THorough but as a normal citizen I am most struck by how the many agencies contradict eiach other and BIDEN
Furthermore, a recent study by 3 Ph.D. economists at the San Francisco Fed found that “price markups for goods and services” — aka, price gouging — have “not been a main driver” of recent inflation.
And the tendency of continuing what Biden is doing is a depression. not a recession a depression
THIS IS THE STUDY. San FRancisco Federal Reserver , three PhD economists completely disagreeing with Biden
https://www.frbsf.org/research-and-insights/publications/economic-letter/2024/05/are-markups-driving-ups-and-downs-of-inflation/
Instead, the study found that the root causes are “large” federal “fiscal transfers” like “increased unemployment benefits” and Federal Reserve policies like lowering “the federal funds rate target to essentially zero.”
ONe last comment, Prior to MMT, Economics texts virtually all major textbooks (eg the most popular in college ) would say that Biden level spending will bring on inflation and recession.

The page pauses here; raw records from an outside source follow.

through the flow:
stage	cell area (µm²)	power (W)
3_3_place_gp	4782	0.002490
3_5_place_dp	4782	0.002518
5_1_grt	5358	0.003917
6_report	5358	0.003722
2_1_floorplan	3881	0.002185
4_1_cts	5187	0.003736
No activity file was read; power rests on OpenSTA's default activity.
==> src/hdl/a2pa_pkg.sv <==
// shared constants, series coefficients and stage record for the atan2 pipeline
// no dependencies
`default_nettype none
package a2pa_pkg;
   localparam int QB = 30;
   localparam int QW = 32;
   localparam int NTERMS_LO = 15;
   localparam int NTERMS_HI = 12;
   localparam logic [QW-1:0] Q_PI   = 32'd3373259426;
   localparam logic [QW-1:0] Q_PI_2 = 32'd1686629713;
   localparam logic [QW-1:0] Q_PI_4 = 32'd843314857;

   function automatic logic [QW-1:0] inv_odd(input logic [3:0] k);
      logic [QW-1:0] v;
      case (k)
         4'd0: v = 32'd1073741824;
         4'd1: v = 32'd357913941;
         4'd2: v = 32'd214748365;
         4'd3: v = 32'd153391689;
         4'd4: v = 32'd119304647;
         4'd5: v = 32'd97612893;
         4'd6: v = 32'd82595525;
         4'd7: v = 32'd71582788;
         4'd8: v = 32'd63161284;
         4'd9: v = 32'd56512728;
         4'd10: v = 32'd51130563;
         4'd11: v = 32'd46684427;
         4'd12: v = 32'd42949673;
         4'd13: v = 32'd39768216;
         4'd14: v = 32'd37025580;
         default: v = '0;
      endcase
      return v;
   endfunction

   // octant control carried alongside the data
   typedef struct packed {
      logic valid;
      logic hi;
      logic xzero;
      logic yzero;
      logic steep;
      logic neg;
      logic xneg;
      logic yneg;
   } ctl_type;
endpackage
`default_nettype wire

==> src/hdl/a2pa_horner_cell.sv <==
// one horner step cell of the odd series: acc = c - acc * v2 (sign folded)
// depends on a2pa_pkg
`default_nettype none
module a2pa_horner_cell #(
   parameter int K = 0
) (
   input  wire logic                    clock,
   input  wire logic                    reset,
   input  wire logic                    en,
   input  wire a2pa_pkg::ctl_type       ctl_in,
   input  wire logic [a2pa_pkg::QB:0]   v_in,
   input  wire logic [a2pa_pkg::QB:0]   v2_in,
   input  wire logic [a2pa_pkg::QB:0]   acc_in,
   output a2pa_pkg::ctl_type            ctl_out,
   output logic [a2pa_pkg::QB:0]        v_out,
   output logic [a2pa_pkg::QB:0]        v2_out,
   output logic [a2pa_pkg::QB:0]        acc_out
);
   // acc held as magnitude; terms alternate sign and magnitudes stay positive
   a2pa_pkg::ctl_type ctl_ff;
   logic [a2pa_pkg::QB:0] v_ff, v2_ff, acc_ff, acc_in2, prod;
   logic [2*a2pa_pkg::QB+1:0] full;
   logic [3:0] kk;
   logic act;

   always_comb begin
      act = ctl_in.hi ? (K < a2pa_pkg::NTERMS_HI - 1) : 1'b1;
      kk = 4'(K);
      full = acc_in * v2_in;
      prod = full[2*a2pa_pkg::QB:a2pa_pkg::QB];
      if (ctl_in.hi && K == a2pa_pkg::NTERMS_HI - 1)
         acc_in2 = (a2pa_pkg::QB+1)'(a2pa_pkg::inv_odd(4'(a2pa_pkg::NTERMS_HI - 1)));
      else if (act)
         acc_in2 = (a2pa_pkg::QB+1)'(a2pa_pkg::inv_odd(kk)) - prod;
      else
         acc_in2 = acc_in;
   end

   always_ff @(posedge clock) begin
      if (reset) ctl_ff <= '0;
      else if (en) ctl_ff <= ctl_in;
      if (en) begin
         v_ff <= v_in;
         v2_ff <= v2_in;
         acc_ff <= acc_in2;
      end
   end
   assign ctl_out = ctl_ff;
   assign v_out = v_ff;
   assign v2_out = v2_ff;
   assign acc_out = acc_ff;
endmodule
`default_nettype wire

==> config.mk <==
export PLATFORM = sky130hd
export DESIGN_NAME = a2pa_horner_cell
export DESIGN_NICKNAME = d
export VERILOG_FILES = /design/src/hdl/a2pa_pkg.sv /design/src/hdl/a2pa_horner_cell.sv
export SDC_FILE = /design/constraint.sdc
export NUM_CORES = 2
export LEC_CHECK = 0
export BUFFER_PORTS_ARGS = -buffer_cell sky130_fd_sc_hd__buf_2
export CAP_MARGIN = 20
export CORE_UTILIZATION = 45
export DETAILED_ROUTE_END_ITERATION = 12
export PLACE_DENSITY = 0.64
export SKIP_CTS_REPAIR_TIMING = 1
export SYNTH_ARGS = -nofsm -noshare
export SYNTH_HDL_FRONTEND = slang
export SYNTH_SLANG_ARGS = --single-unit
==> constraint.sdc <==
create_clock -name clock -period 10 [get_ports clock]
set_input_delay 0.5 -clock clock [delete_from_list [all_inputs] [get_ports clock]]
set_output_delay 0.5 -clock clock [all_outputs]
set_load 0.01 [all_outputs]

And with almost the same uniformity they would pooh pooh his
Housing policy
Taxing policy
Growth in regulation policy
In fact taking housing and regulation together we see Biden is almost TOTALLY WRONG with his moeny advance to new homebuyres, penalties for the best credit scores, and the insanely stupid National Rent Control, one of the stupidest ideas of my lifetime.
SO look at this
“Moreover, many Americans are unable to purchase homes due to historically high prices, in part due to regulatory requirements that alone account for 25 percent of the cost of constructing a new home according to recent analysis.8 hours ago
JOEL KOTKIN has been savage in showing how Biden's infrastructe spening is sheer waste
"{Perhaps nothing better illustrates the Biden administration’s myopic sense of geography than its transportation priorities. Take urban transit. Biden has proposed a policy that, by some estimates, would allocate $165 billion for public transit (including urban rail — subways, light rail, and commuter rail) against only $115 billion to fix and modernize roads and bridges. Transit, which accounts for about 1 percent of overall urban and rural ground transportation, would receive nearly 60 percent of the money."